Source material section start

`src/rtl/sai_tx_pkg.sv`:
```
package sai_tx_pkg;

    typedef enum logic [1:0] {
        ST_IDLE,
        ST_LEAD,
        ST_DATA,
        ST_TAIL
    } seq_state_e;

    localparam int SAMPLE_W = 32;

    // container width in bits; code 0 falls back to the smallest size
    function automatic logic [5:0] slot_bits(input logic [2:0] code);
        return (code == 3'd0) ? 6'd8 : ({1'b0, code, 2'b00} + 6'd4);
    endfunction

    // the bit of a container sent at serial index idx
    function automatic logic pick_bit(input logic [SAMPLE_W-1:0] w,
                                      input logic [5:0] idx,
                                      input logic [5:0] cb,
                                      input logic lsb);
        logic [5:0] k;
        k = lsb ? idx : (cb - 6'd1 - idx);
        return w[k[4:0]];
    endfunction

endpackage

```
`src/rtl/sai_tx_bclk.sv`:
```
module sai_tx_bclk (
    input  logic clk,
    input  logic rst_n,
    input  logic enable,
    input  logic strobe,
    input  logic fall_launch,
    output logic bclk,
    output logic launch
);

    always_ff @(posedge clk) begin
        if (!rst_n || !enable) begin
            bclk <= 1'b0;
        end else if (strobe) begin
            bclk <= ~bclk;
        end
    end

    // bclk low now means this strobe makes a rising edge
    assign launch = enable && strobe && (bclk == fall_launch);

endmodule

```
`src/rtl/sai_tx_packer.sv`:
```
module sai_tx_packer
    import sai_tx_pkg::*;
(
    input  logic [SAMPLE_W-1:0] raw,
    input  logic [2:0]          size_code,
    input  logic [2:0]          mask_bits,
    output logic [SAMPLE_W-1:0] word,
    output logic [5:0]          cbits
);

    logic [5:0]  valid_w;
    logic [63:0] keep;

    always_comb begin
        cbits   = slot_bits(size_code);
        valid_w = cbits - {3'b000, mask_bits};
        keep    = (64'd1 << valid_w) - 64'd1;
        word    = (raw & keep[SAMPLE_W-1:0]) << mask_bits;
    end

endmodule

```
`src/rtl/sai_tx_seq.sv`:
```
module sai_tx_seq
    import sai_tx_pkg::*;
#(
    parameter int CLEN_W = 15,
    parameter int OFF_W  = 11,
    parameter int SYNC_W = 8,
    parameter int SLOT_W = 3
) (
    input  logic                    clk,
    input  logic                    rst_n,
    input  logic                    enable,
    input  logic                    launch,
    input  logic                    pulse_mode,
    input  logic                    left_high,
    input  logic [CLEN_W-1:0]       chan_len_m1,
    input  logic                    odd_frame,
    input  logic [OFF_W-1:0]        data_off,
    input  logic [SYNC_W-1:0]       sync_len_m1,
    input  logic [SLOT_W-1:0]       slots_m1,
    input  logic [(1<<SLOT_W)-1:0]  slot_mask,
    input  logic                    lsb_first,
    input  logic [SAMPLE_W-1:0]     new_word,
    input  logic [5:0]              cbits,
    input  logic                    in_valid,
    output logic                    in_ready,
    output logic                    sd,
    output logic                    fs,
    output logic                    uflow
);

    localparam int POS_W = CLEN_W + 2;

    seq_state_e           state, nstate;
    logic [POS_W-1:0]     pos, np, half_len, frame_last, half2_at, off_ext;
    logic [5:0]           bit_i;
    logic [SLOT_W-1:0]    slot, start_slot;
    logic [SAMPLE_W-1:0]  word, load_word;
    logic                 at_off, at_half2, wrap, slot_last, cont, more;
    logic                 start, take, sd_n, fs_n;

    assign off_ext    = POS_W'(data_off);
    assign half_len   = POS_W'(chan_len_m1) + POS_W'(1);
    assign frame_last = {half_len[POS_W-2:0], 1'b0} + POS_W'(odd_frame) - POS_W'(1);
    assign half2_at   = half_len + off_ext;
    assign np         = (state == ST_IDLE || pos == frame_last) ? '0 : pos + POS_W'(1);
    assign wrap       = (np == '0);
    assign at_off     = (np == off_ext);
    assign at_half2   = !pulse_mode && (np == half2_at);
    assign slot_last  = (bit_i == cbits - 6'd1);
    assign cont       = (state == ST_DATA) && !slot_last;
    assign more       = pulse_mode && (state == ST_DATA) && slot_last && (slot != slots_m1);

    // slot start events at the position about to be emitted
    always_comb begin
        start      = 1'b0;
        start_slot = '0;
        if (at_off) begin
            start = 1'b1;
        end else if (at_half2) begin
            start      = 1'b1;
            start_slot = SLOT_W'(1);
        end else if (!wrap && more) begin
            start      = 1'b1;
            start_slot = slot + SLOT_W'(1);
        end
    end

    always_comb begin
        nstate = state;
        if (!enable) begin
            nstate = ST_IDLE;
        end else if (launch) begin
            unique case (state)
                ST_IDLE, ST_LEAD, ST_TAIL:
                    nstate = start ? ST_DATA : (wrap ? ST_LEAD : state);
                ST_DATA: begin
                    if (start)     nstate = ST_DATA;
                    else if (wrap) nstate = ST_LEAD;
                    else if (cont) nstate = ST_DATA;
                    else           nstate = ST_TAIL;
                end
                default: nstate = ST_IDLE;
            endcase
        end
    end

    always_ff @(posedge clk) begin
        if (!rst_n) state <= ST_IDLE;
        else        state <= nstate;
    end

    assign take      = launch && start && slot_mask[start_slot];
    assign in_ready  = take;
    assign load_word = (take && in_valid) ? new_word : '0;

    always_comb begin
        if (start)
            sd_n = pick_bit(load_word, 6'd0, cbits, lsb_first);
        else if (cont && !wrap)
            sd_n = pick_bit(word, bit_i + 6'd1, cbits, lsb_first);
        else
            sd_n = 1'b0;
        if (pulse_mode) fs_n = (np <= POS_W'(sync_len_m1));
        else            fs_n = (np >= half_len) ^ left_high;
    end

    always_ff @(posedge clk) begin
        if (!rst_n || !enable) begin
            pos   <= '0;
            bit_i <= '0;
            slot  <= '0;
            word  <= '0;
            sd    <= 1'b0;
            fs    <= 1'b0;
            uflow <= 1'b0;
        end else begin
            uflow <= take && !in_valid;
            if (launch) begin
                pos <= np;
                sd  <= sd_n;
                fs  <= fs_n;
                if (start) begin
                    bit_i <= '0;
                    slot  <= start_slot;
                    word  <= load_word;
                end else if (cont) begin
                    bit_i <= bit_i + 6'd1;
                end
            end
        end
    end

endmodule

```
`src/rtl/serial_tx_framer.sv`:
```
module serial_tx_framer
    import sai_tx_pkg::*;
#(
    parameter int CLEN_W = 15,
    parameter int OFF_W  = 11,
    parameter int SYNC_W = 8,
    parameter int SLOT_W = 3
) (
    input  logic                   clk,
    input  logic                   rst_n,
    input  logic                   tx_en,
    input  logic                   bclk_en,
    input  logic                   pulse_mode,
    input  logic                   left_high,
    input  logic [CLEN_W-1:0]      chan_len_m1,
    input  logic                   odd_frame,
    input  logic [OFF_W-1:0]       data_off,
    input  logic [SYNC_W-1:0]      sync_len_m1,
    input  logic [2:0]             size_code,
    input  logic [2:0]             mask_bits,
    input  logic                   lsb_first,
    input  logic                   fall_launch,
    input  logic [SLOT_W-1:0]      slots_m1,
    input  logic [(1<<SLOT_W)-1:0] slot_mask,
    input  logic                   s_valid,
    input  logic [SAMPLE_W-1:0]    s_data,
    output logic                   s_ready,
    output logic                   bclk,
    output logic                   fclk,
    output logic                   sdata,
    output logic                   underflow
);

    logic                launch;
    logic [SAMPLE_W-1:0] packed_word;
    logic [5:0]          cbits;

    sai_tx_bclk u_bclk (
        .clk         (clk),
        .rst_n       (rst_n),
        .enable      (tx_en),
        .strobe      (bclk_en),
        .fall_launch (fall_launch),
        .bclk        (bclk),
        .launch      (launch)
    );

    sai_tx_packer u_pack (
        .raw       (s_data),
        .size_code (size_code),
        .mask_bits (mask_bits),
        .word      (packed_word),
        .cbits     (cbits)
    );

    sai_tx_seq #(
        .CLEN_W (CLEN_W),
        .OFF_W  (OFF_W),
        .SYNC_W (SYNC_W),
        .SLOT_W (SLOT_W)
    ) u_seq (
        .clk         (clk),
        .rst_n       (rst_n),
        .enable      (tx_en),
        .launch      (launch),
        .pulse_mode  (pulse_mode),
        .left_high   (left_high),
        .chan_len_m1 (chan_len_m1),
        .odd_frame   (odd_frame),
        .data_off    (data_off),
        .sync_len_m1 (sync_len_m1),
        .slots_m1    (slots_m1),
        .slot_mask   (slot_mask),
        .lsb_first   (lsb_first),
        .new_word    (packed_word),
        .cbits       (cbits),
        .in_valid    (s_valid),
        .in_ready    (s_ready),
        .sd          (sdata),
        .fs          (fclk),
        .uflow       (underflow)
    );

endmodule

```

Source material section end

**What to work on**. Your answer should consist of the lines above that hold the word "wrap".

**Response to this exercise**.
    logic                 at_off, at_half2, wrap, slot_last, cont, more;
    assign wrap       = (np == '0);
        end else if (!wrap && more) begin
                    nstate = start ? ST_DATA : (wrap ? ST_LEAD : state);
                    else if (wrap) nstate = ST_LEAD;
        else if (cont && !wrap)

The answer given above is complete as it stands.